Requirement: Your task is to copy each line of the material below that includes "still".
....................
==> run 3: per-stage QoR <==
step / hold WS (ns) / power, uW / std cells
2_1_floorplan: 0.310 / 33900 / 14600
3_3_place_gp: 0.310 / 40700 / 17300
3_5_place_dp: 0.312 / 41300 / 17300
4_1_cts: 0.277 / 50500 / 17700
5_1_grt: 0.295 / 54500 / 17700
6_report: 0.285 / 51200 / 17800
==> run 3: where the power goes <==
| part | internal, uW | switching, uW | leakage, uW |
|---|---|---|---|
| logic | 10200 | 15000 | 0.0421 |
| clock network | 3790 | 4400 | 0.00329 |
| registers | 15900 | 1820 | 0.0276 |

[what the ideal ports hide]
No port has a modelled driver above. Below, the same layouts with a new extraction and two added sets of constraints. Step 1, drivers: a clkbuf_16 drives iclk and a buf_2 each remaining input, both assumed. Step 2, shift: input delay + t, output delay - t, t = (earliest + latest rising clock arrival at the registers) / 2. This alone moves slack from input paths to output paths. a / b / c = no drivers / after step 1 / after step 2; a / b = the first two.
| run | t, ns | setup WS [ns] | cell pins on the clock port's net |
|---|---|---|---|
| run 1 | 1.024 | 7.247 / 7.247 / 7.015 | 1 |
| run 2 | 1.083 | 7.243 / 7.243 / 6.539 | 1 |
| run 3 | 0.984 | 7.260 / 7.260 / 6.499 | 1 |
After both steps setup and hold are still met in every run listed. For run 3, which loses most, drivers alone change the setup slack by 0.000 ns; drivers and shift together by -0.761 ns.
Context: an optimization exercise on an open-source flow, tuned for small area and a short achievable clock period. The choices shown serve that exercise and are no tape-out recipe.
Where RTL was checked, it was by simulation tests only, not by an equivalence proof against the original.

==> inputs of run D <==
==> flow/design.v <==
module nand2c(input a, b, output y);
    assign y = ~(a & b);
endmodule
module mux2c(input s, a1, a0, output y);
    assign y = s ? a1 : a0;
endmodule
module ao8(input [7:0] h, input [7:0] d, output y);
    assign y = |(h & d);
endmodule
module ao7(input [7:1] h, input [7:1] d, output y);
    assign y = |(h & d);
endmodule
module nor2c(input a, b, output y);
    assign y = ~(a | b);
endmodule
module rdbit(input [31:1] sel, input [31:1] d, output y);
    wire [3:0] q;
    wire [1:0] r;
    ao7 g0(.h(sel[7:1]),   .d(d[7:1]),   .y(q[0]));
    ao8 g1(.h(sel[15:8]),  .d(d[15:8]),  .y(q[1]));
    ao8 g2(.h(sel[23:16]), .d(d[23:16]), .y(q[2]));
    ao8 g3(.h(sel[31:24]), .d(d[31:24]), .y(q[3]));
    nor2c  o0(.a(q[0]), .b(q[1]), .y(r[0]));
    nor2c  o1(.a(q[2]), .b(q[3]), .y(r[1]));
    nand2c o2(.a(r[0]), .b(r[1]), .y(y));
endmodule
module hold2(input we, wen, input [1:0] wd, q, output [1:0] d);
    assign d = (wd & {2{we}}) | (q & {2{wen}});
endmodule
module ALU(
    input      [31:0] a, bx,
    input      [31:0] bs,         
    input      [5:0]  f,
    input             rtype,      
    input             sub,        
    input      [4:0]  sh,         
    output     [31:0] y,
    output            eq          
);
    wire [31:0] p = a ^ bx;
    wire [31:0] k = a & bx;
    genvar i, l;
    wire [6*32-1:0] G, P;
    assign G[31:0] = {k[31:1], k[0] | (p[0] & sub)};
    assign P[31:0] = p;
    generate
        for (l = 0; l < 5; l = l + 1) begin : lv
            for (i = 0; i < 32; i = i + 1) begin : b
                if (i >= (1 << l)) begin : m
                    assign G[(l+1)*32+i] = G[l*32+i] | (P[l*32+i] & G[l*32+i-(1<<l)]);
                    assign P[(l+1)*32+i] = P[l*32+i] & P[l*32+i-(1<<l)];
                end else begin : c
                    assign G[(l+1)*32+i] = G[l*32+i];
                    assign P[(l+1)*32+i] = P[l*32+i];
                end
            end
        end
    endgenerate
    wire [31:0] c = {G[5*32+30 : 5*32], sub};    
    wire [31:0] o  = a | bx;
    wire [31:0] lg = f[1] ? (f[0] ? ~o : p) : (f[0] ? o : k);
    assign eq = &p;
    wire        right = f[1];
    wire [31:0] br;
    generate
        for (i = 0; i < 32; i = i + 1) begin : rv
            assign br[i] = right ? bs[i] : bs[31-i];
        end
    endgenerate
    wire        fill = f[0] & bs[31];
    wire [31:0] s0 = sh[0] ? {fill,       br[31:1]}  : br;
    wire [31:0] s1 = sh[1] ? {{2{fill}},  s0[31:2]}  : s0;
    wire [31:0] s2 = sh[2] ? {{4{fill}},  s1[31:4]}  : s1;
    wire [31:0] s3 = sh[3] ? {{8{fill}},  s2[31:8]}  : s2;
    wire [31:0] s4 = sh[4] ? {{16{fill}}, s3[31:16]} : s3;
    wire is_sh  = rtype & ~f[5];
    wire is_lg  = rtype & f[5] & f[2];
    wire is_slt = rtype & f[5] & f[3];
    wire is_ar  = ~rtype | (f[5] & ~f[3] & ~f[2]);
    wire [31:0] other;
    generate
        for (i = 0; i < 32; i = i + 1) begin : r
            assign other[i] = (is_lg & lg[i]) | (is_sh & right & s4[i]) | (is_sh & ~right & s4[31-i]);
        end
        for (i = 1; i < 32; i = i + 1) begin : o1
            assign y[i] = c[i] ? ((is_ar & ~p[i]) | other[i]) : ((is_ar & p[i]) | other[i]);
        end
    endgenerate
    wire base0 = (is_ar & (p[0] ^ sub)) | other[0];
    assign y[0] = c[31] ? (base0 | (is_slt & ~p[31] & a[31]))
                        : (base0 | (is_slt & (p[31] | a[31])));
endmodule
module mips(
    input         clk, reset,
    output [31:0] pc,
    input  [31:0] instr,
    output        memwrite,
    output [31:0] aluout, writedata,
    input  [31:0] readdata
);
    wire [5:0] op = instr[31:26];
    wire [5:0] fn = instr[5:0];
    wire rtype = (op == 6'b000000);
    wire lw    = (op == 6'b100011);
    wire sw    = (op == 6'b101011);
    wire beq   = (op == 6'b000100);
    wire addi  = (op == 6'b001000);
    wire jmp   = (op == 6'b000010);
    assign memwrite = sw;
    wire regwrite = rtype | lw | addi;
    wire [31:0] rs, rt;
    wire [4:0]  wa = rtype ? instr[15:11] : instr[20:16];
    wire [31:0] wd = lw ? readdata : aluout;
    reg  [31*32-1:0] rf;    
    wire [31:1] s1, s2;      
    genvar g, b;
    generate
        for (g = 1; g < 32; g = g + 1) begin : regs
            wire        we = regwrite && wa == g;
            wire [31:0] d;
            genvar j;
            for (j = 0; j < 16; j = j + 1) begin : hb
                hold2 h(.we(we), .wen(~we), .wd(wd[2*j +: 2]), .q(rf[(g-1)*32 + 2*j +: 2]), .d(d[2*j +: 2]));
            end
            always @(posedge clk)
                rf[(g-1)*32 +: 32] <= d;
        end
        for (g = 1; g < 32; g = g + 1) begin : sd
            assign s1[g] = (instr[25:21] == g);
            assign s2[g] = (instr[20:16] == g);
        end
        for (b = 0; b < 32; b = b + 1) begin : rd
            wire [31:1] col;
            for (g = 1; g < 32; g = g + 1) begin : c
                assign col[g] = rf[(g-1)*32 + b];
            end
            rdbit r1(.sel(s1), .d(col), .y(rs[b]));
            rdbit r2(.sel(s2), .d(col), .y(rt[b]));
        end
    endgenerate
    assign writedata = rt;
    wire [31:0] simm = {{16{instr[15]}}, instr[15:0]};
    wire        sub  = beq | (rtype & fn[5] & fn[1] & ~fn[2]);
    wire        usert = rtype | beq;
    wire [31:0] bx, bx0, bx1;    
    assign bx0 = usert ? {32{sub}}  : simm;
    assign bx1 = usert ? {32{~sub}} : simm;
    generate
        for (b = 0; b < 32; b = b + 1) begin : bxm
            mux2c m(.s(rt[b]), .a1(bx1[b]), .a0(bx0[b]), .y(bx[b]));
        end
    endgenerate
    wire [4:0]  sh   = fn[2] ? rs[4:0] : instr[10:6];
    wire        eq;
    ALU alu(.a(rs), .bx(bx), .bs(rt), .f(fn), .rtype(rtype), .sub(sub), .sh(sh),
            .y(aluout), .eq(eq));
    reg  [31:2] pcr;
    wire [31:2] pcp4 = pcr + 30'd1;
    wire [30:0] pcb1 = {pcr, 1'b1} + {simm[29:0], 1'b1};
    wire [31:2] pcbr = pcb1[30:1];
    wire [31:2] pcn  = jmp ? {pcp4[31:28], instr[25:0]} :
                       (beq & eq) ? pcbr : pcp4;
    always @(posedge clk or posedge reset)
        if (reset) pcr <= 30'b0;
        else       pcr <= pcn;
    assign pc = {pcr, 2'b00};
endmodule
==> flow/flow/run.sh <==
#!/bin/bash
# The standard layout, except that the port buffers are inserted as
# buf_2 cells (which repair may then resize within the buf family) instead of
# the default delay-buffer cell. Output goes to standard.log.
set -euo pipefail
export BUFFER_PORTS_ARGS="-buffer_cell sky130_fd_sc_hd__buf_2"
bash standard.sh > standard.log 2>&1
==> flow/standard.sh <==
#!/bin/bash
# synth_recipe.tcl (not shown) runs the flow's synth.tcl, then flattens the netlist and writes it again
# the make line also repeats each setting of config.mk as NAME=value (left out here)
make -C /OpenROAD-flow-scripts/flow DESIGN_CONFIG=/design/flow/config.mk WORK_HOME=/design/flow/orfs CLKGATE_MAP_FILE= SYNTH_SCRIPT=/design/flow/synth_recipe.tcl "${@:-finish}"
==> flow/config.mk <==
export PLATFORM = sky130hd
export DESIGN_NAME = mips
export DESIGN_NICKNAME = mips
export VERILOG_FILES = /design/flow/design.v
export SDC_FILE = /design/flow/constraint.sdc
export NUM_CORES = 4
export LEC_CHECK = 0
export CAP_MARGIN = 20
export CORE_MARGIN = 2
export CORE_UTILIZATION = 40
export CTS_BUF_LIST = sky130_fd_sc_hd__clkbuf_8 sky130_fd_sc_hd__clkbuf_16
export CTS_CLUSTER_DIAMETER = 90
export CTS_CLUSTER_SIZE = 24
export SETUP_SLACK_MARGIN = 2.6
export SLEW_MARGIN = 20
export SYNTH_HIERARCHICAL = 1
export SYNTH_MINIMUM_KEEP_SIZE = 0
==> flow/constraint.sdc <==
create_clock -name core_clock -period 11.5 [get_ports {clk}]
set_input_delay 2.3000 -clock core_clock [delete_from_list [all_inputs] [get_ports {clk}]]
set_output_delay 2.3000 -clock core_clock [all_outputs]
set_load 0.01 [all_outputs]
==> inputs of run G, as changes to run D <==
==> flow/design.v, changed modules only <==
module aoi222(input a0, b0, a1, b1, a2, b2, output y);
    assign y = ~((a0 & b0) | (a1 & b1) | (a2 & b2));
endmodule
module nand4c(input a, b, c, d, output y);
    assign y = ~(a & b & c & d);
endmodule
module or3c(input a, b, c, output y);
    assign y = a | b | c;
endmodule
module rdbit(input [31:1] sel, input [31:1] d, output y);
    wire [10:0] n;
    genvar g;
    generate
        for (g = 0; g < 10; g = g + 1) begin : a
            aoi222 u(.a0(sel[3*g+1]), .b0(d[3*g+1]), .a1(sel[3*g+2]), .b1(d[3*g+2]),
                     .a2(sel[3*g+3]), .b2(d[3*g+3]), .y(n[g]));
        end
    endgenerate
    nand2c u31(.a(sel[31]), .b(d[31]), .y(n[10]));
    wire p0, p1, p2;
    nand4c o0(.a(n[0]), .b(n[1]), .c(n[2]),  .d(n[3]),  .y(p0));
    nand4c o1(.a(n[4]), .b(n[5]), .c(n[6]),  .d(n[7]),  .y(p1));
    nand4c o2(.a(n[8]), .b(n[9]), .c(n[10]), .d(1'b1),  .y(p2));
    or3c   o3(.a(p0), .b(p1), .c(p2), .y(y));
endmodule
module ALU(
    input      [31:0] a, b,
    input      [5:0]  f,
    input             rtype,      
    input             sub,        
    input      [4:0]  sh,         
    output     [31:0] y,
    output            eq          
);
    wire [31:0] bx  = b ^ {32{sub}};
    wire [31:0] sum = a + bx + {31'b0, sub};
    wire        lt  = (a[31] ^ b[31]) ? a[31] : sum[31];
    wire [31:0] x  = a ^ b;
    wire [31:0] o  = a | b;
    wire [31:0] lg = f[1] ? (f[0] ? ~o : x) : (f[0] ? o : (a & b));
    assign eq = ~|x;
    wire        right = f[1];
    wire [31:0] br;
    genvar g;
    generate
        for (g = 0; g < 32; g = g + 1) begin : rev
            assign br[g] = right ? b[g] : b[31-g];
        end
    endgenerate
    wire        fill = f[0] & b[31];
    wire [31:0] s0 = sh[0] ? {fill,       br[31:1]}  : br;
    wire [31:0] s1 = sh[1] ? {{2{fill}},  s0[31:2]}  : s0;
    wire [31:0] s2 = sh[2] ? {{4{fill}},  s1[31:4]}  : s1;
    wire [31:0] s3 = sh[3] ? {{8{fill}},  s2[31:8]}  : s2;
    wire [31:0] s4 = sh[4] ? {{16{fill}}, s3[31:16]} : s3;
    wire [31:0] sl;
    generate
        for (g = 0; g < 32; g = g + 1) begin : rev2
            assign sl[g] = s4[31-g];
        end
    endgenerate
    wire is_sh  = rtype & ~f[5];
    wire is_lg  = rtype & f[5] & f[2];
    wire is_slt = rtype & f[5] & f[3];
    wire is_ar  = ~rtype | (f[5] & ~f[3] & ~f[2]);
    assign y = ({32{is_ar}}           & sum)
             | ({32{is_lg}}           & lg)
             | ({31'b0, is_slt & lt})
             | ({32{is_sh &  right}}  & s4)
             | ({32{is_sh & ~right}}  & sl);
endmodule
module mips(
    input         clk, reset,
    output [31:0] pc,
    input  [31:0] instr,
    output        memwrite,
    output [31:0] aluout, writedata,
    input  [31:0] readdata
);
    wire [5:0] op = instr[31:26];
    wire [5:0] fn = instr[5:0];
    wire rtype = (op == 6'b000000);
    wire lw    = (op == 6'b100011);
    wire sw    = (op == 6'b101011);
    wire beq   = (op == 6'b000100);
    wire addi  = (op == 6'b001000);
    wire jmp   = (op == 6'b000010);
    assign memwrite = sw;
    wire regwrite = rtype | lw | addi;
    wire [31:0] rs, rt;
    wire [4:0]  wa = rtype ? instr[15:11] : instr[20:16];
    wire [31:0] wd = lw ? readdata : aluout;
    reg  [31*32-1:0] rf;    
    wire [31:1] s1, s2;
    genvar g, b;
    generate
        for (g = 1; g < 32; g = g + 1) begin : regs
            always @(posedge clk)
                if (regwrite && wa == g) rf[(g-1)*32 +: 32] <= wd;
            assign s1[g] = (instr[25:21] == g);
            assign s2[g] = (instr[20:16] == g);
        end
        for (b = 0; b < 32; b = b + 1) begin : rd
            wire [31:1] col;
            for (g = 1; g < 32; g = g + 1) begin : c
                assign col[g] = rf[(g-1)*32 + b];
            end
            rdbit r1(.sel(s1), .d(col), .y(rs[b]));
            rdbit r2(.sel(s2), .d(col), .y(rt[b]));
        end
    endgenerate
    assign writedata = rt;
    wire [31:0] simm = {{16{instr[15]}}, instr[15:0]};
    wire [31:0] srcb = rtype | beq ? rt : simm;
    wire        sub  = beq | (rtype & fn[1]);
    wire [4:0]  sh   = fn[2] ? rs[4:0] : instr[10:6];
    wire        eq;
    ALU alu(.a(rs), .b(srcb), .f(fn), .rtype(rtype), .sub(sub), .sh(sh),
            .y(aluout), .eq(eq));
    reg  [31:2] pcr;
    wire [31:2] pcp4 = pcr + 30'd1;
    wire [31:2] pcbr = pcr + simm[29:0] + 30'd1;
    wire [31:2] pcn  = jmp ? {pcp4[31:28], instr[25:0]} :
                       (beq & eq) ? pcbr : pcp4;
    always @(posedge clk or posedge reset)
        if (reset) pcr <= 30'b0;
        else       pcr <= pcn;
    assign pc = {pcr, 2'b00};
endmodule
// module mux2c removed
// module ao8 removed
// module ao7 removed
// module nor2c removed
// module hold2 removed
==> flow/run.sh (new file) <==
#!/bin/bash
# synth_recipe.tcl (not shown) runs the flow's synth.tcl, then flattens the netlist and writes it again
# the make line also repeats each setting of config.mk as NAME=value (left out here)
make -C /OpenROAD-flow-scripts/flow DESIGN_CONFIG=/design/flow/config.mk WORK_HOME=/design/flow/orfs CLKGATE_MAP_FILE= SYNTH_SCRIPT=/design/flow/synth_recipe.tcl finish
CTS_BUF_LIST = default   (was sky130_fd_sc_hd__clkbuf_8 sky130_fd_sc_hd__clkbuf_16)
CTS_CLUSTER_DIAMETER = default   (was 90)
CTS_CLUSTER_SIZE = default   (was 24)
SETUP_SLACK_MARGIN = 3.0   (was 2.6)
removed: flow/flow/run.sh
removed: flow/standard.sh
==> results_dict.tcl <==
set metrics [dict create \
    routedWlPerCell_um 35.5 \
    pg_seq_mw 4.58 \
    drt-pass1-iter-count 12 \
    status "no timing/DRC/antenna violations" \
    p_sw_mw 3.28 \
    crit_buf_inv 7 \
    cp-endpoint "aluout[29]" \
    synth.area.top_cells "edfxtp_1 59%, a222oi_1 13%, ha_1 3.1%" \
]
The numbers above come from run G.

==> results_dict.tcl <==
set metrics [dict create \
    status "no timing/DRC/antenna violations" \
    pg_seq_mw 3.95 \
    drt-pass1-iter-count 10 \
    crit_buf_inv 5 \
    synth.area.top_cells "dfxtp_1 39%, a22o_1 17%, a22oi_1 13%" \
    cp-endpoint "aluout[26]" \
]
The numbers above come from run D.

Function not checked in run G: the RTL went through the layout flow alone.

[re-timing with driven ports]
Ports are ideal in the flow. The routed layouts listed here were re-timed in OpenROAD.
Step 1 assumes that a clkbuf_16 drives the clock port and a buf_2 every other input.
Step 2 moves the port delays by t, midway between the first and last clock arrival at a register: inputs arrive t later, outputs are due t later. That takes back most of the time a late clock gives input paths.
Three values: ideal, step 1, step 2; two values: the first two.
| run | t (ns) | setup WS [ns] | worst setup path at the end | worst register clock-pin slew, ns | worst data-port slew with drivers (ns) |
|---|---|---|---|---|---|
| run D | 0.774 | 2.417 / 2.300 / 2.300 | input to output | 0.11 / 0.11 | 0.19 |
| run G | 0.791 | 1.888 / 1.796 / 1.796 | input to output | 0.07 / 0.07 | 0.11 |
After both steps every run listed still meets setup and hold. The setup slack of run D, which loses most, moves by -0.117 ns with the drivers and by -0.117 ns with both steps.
....................
Solved exercise:
After both steps setup and hold are still met in every run listed. For run 3, which loses most, drivers alone change the setup slack by 0.000 ns; drivers and shift together by -0.761 ns.
After both steps every run listed still meets setup and hold. The setup slack of run D, which loses most, moves by -0.117 ns with the drivers and by -0.117 ns with both steps.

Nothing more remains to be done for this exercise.